While the family business originated in Philadelphia, in 1968 it relocated to Exton, Pennsylvania — a move that marked the beginning of a new era, the company said. Today Wolfington Body Company is one of the largest school bus dealers in the nation and employs more than 400 full-time and part-time employees at five locations in Pennsylvania and New Jersey.
In 1987 the company began providing complete school bus service to area school districts, and currently serves more than a dozen Pennsylvania and New Jersey districts. Wolfington expanded its operation to provide commercial bus service as well.
Richard Sr.’s great-grandfather, Alexander J. Wolfington, founded the family business in 1876 as a manufacturer of horse-drawn carriages. By 1910, Alexander turned the reins over to son Harry J., who believed the future of transportation was in motorized vehicles.

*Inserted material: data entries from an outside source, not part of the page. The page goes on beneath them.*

### src/rtl/ms72xx_cfg_seq.sv
// ms72xx_cfg_seq: configuration sequencer for the MS72xx HDMI RX/TX pair.
// Walks a register table in an external synchronous ROM. Each entry becomes
// one write to the shared I2C byte engine, a timed delay, or the end of the
// table. NACKed writes are retried a bounded number of times.
// Optional build macro: MS72XX_CFG_READBACK_EN adds a read-back/verify of
// every write whose register high byte is not 0xFF.
//
// Handshake: iic_req is held high with iic_ch/dev/reg/wdata/rd stable until
// a cycle with iic_ack=1; the request drops on the following edge. iic_done
// is a one-cycle pulse, and iic_nack/iic_rdata are qualified by it. A done
// pulse outside a wait state is ignored.
module ms72xx_cfg_seq #(
    parameter int ADDR_W     = 8,
    parameter int CYC_PER_MS = 10000,
    parameter int PWRUP_CYC  = 20000,
    parameter int MAX_RETRY  = 3,
    parameter int AUTO_START = 1
) (
    input  logic              clk,
    input  logic              rst_n,
    input  logic              start,
    output logic [ADDR_W-1:0] rom_addr,
    input  logic [31:0]       rom_data,
    output logic              iic_req,
    output logic              iic_ch,
    output logic [6:0]        iic_dev,
    output logic [15:0]       iic_reg,
    output logic [7:0]        iic_wdata,
    output logic              iic_rd,
    input  logic              iic_ack,
    input  logic              iic_done,
    input  logic              iic_nack,
    input  logic [7:0]        iic_rdata,
    output logic              busy,
    output logic              init_over,
    output logic              cfg_err,
    output logic [ADDR_W-1:0] err_idx,
    output logic [3:0]        dbg_state
);

    localparam int DLY_MAX = 255 * CYC_PER_MS;
    localparam int CNT_MAX = (DLY_MAX > PWRUP_CYC) ? DLY_MAX : PWRUP_CYC;
    localparam int CNT_W   = $clog2(CNT_MAX + 1);
    localparam int RTRY_W  = (MAX_RETRY > 0) ? $clog2(MAX_RETRY + 1) : 1;
    localparam logic [CNT_W-1:0]  PWRUP_LOAD = CNT_W'(PWRUP_CYC - 1);
    localparam logic [RTRY_W-1:0] RETRY_LIM  = RTRY_W'(MAX_RETRY);

    typedef enum logic [3:0] {
        S_IDLE,
        S_PWRUP,
        S_FETCH,
        S_DECODE,
        S_ISSUE,
        S_WAIT,
        S_DELAY,
        S_DONE,
        S_ERROR
`ifdef MS72XX_CFG_READBACK_EN
        ,
        S_RD_ISSUE,
        S_RD_WAIT
`endif
    } state_t;

    state_t              state_q, state_d;
    logic [ADDR_W-1:0]   addr_q, addr_d;
    logic [CNT_W-1:0]    cnt_q, cnt_d;
    logic [RTRY_W-1:0]   retry_q, retry_d;
    logic                auto_q, auto_d;
    logic                ch_q, ch_d;
    logic [6:0]          dev_q, dev_d;
    logic [15:0]         reg_q, reg_d;
    logic [7:0]          wdata_q, wdata_d;
    logic                adv;
    logic                fail;
    logic [31:0]         dly_prod;

    // Delay length of the entry currently on the ROM bus.
    assign dly_prod = 32'(rom_data[7:0]) * 32'(CYC_PER_MS);

`ifndef MS72XX_CFG_READBACK_EN
    logic unused_rdata;
    assign unused_rdata = ^iic_rdata;
`endif

    // State and datapath registers.
    always_ff @(posedge clk or negedge rst_n) begin
        if (!rst_n) begin
            state_q <= S_IDLE;
            addr_q  <= '0;
            cnt_q   <= '0;
            retry_q <= '0;
            auto_q  <= (AUTO_START != 0);
            ch_q    <= 1'b0;
            dev_q   <= '0;
            reg_q   <= '0;
            wdata_q <= '0;
        end else begin
            state_q <= state_d;
            addr_q  <= addr_d;
            cnt_q   <= cnt_d;
            retry_q <= retry_d;
            auto_q  <= auto_d;
            ch_q    <= ch_d;
            dev_q   <= dev_d;
            reg_q   <= reg_d;
            wdata_q <= wdata_d;
        end
    end

    // Next-state logic: per-state actions, then shared retry and advance rules.
    always_comb begin
        state_d = state_q;
        addr_d  = addr_q;
        cnt_d   = cnt_q;
        retry_d = retry_q;
        auto_d  = auto_q;
        ch_d    = ch_q;
        dev_d   = dev_q;
        reg_d   = reg_q;
        wdata_d = wdata_q;
        adv     = 1'b0;
        fail    = 1'b0;

        case (state_q)
            S_IDLE: begin
                if (start || auto_q) begin
                    auto_d  = 1'b0;
                    state_d = S_PWRUP;
                    cnt_d   = PWRUP_LOAD;
                    retry_d = '0;
                    addr_d  = '0;
                end
            end
            S_PWRUP: begin
                if (cnt_q == '0) begin
                    addr_d  = '0;
                    state_d = S_FETCH;
                end else begin
                    cnt_d = cnt_q - CNT_W'(1);
                end
            end
            S_FETCH: state_d = S_DECODE;
            S_DECODE: begin
                if (rom_data[30:24] == 7'h7F) begin
                    state_d = S_DONE;
                end else if (rom_data[30:24] == 7'h00) begin
                    if (rom_data[7:0] == 8'h00) begin
                        adv = 1'b1;
                    end else begin
                        cnt_d   = CNT_W'(dly_prod - 32'd1);
                        state_d = S_DELAY;
                    end
                end else begin
                    ch_d    = rom_data[31];
                    dev_d   = rom_data[30:24];
                    reg_d   = rom_data[23:8];
                    wdata_d = rom_data[7:0];
                    state_d = S_ISSUE;
                end
            end
            S_ISSUE: begin
                if (iic_ack) state_d = S_WAIT;
            end
            S_WAIT: begin
                if (iic_done) begin
                    if (iic_nack) begin
                        fail = 1'b1;
                    end else begin
`ifdef MS72XX_CFG_READBACK_EN
                        if (reg_q[15:8] != 8'hFF) state_d = S_RD_ISSUE;
                        else                      adv = 1'b1;
`else
                        adv = 1'b1;
`endif
                    end
                end
            end
`ifdef MS72XX_CFG_READBACK_EN
            S_RD_ISSUE: begin
                if (iic_ack) state_d = S_RD_WAIT;
            end
            S_RD_WAIT: begin
                if (iic_done) begin
                    if (iic_nack || (iic_rdata != wdata_q)) fail = 1'b1;
                    else                                    adv  = 1'b1;
                end
            end
`endif
            S_DELAY: begin
                if (cnt_q == '0) adv = 1'b1;
                else             cnt_d = cnt_q - CNT_W'(1);
            end
            S_DONE, S_ERROR: begin
                if (start) begin
                    state_d = S_PWRUP;
                    cnt_d   = PWRUP_LOAD;
                    retry_d = '0;
                    addr_d  = '0;
                end
            end
            default: state_d = S_IDLE;
        endcase

        // A failed write (or failed verify) reissues the write of the same entry.
        if (fail) begin
            if (retry_q < RETRY_LIM) begin
                retry_d = retry_q + RTRY_W'(1);
                state_d = S_ISSUE;
            end else begin
                state_d = S_ERROR;
            end
        end

        // Move to the next entry; the last ROM slot finishes the table without wrapping.
        if (adv) begin
            retry_d = '0;
            if (addr_q == '1) begin
                state_d = S_DONE;
            end else begin
                addr_d  = addr_q + ADDR_W'(1);
                state_d = S_FETCH;
            end
        end
    end

    assign rom_addr  = addr_q;
    assign iic_ch    = ch_q;
    assign iic_dev   = dev_q;
    assign iic_reg   = reg_q;
    assign iic_wdata = wdata_q;
`ifdef MS72XX_CFG_READBACK_EN
    assign iic_req   = (state_q == S_ISSUE) || (state_q == S_RD_ISSUE);
    assign iic_rd    = (state_q == S_RD_ISSUE) || (state_q == S_RD_WAIT);
`else
    assign iic_req   = (state_q == S_ISSUE);
    assign iic_rd    = 1'b0;
`endif
    assign busy      = (state_q != S_IDLE) && (state_q != S_DONE) && (state_q != S_ERROR);
    assign init_over = (state_q == S_DONE);
    assign cfg_err   = (state_q == S_ERROR);
    assign err_idx   = (state_q == S_ERROR) ? addr_q : '0;
    assign dbg_state = state_q;

endmodule
### config.mk
export PLATFORM = sky130hd
export DESIGN_NAME = ms72xx_cfg_seq
export DESIGN_NICKNAME = d
export VERILOG_FILES = /design/src/rtl/ms72xx_cfg_seq.sv
export SDC_FILE = /design/constraint.sdc
export NUM_CORES = 1
export LEC_CHECK = 0
export CAP_MARGIN = 20
export CORE_ASPECT_RATIO = 1.25
export CORE_UTILIZATION = 53
export CTS_CLUSTER_SIZE = 30
export DETAILED_ROUTE_END_ITERATION = 7
export MAX_ROUTING_LAYER = met4
export PLACE_DENSITY = 0.81
export SLEW_MARGIN = 5
export SYNTH_ARGS = -nofsm -noshare
export SYNTH_HDL_FRONTEND = slang
export SYNTH_SLANG_ARGS = --single-unit
export TNS_END_PERCENT = 100
### constraint.sdc
create_clock -name clk -period 2.6 [get_ports clk]
set_input_delay 0.52 -clock clk [delete_from_list [all_inputs] [get_ports clk]]
set_output_delay 0.52 -clock clk [all_outputs]
set_load 0.02 [all_outputs]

When East Coast Coach Company approached Wolfington about building a bus body, Harry J.’s son Harry A., who had joined the business in 1916, saw it as a new opportunity, according to the company. The first bus with a body built by Wolfington ran between Wanamaker’s in Philadelphia and the Million Dollar Pier in Atlantic City.
“Under the direction of the hard-working and pragmatic Mr. (Harry A.) Wolfington, the company grew rapidly, and by 1940 it was the largest bus, ambulance and hearse distributor in Pennsylvania, New Jersey, Delaware and Maryland,” according to his 1992 obituary.
By that time, the company had streamlined bus sales. Previously, body manufacturers sold the bodies to truck dealers, which would mount them on their chassis and sell as a package to operators. But Harry A. bought chassis and sent them directly to the body manufacturer for upfitting. Then he supplied the complete buses to his customers.
Richard Sr. was born in Philadelphia and grew up with four brothers and two sisters in Drexel Hill. He was raised around school buses and washed the vehicles when he was in high school. He graduated from Malvern Preparatory School in 1957 and then earned a bachelor’s degree at Merrimack College in Massachusetts. He also served in the U.S. Marine Corps during the 1962 Cuban missile crisis.
Loyalty was important to Richard Sr., who was proud of the low employee turnover at his company. He often said, “Employee loyalty is a major factor in the success of the company.”
Before his passing, he predicted the family business would continue to grow as long as it holds on to the traditional values first exhibited by his great-grandfather Alexander 130 years ago.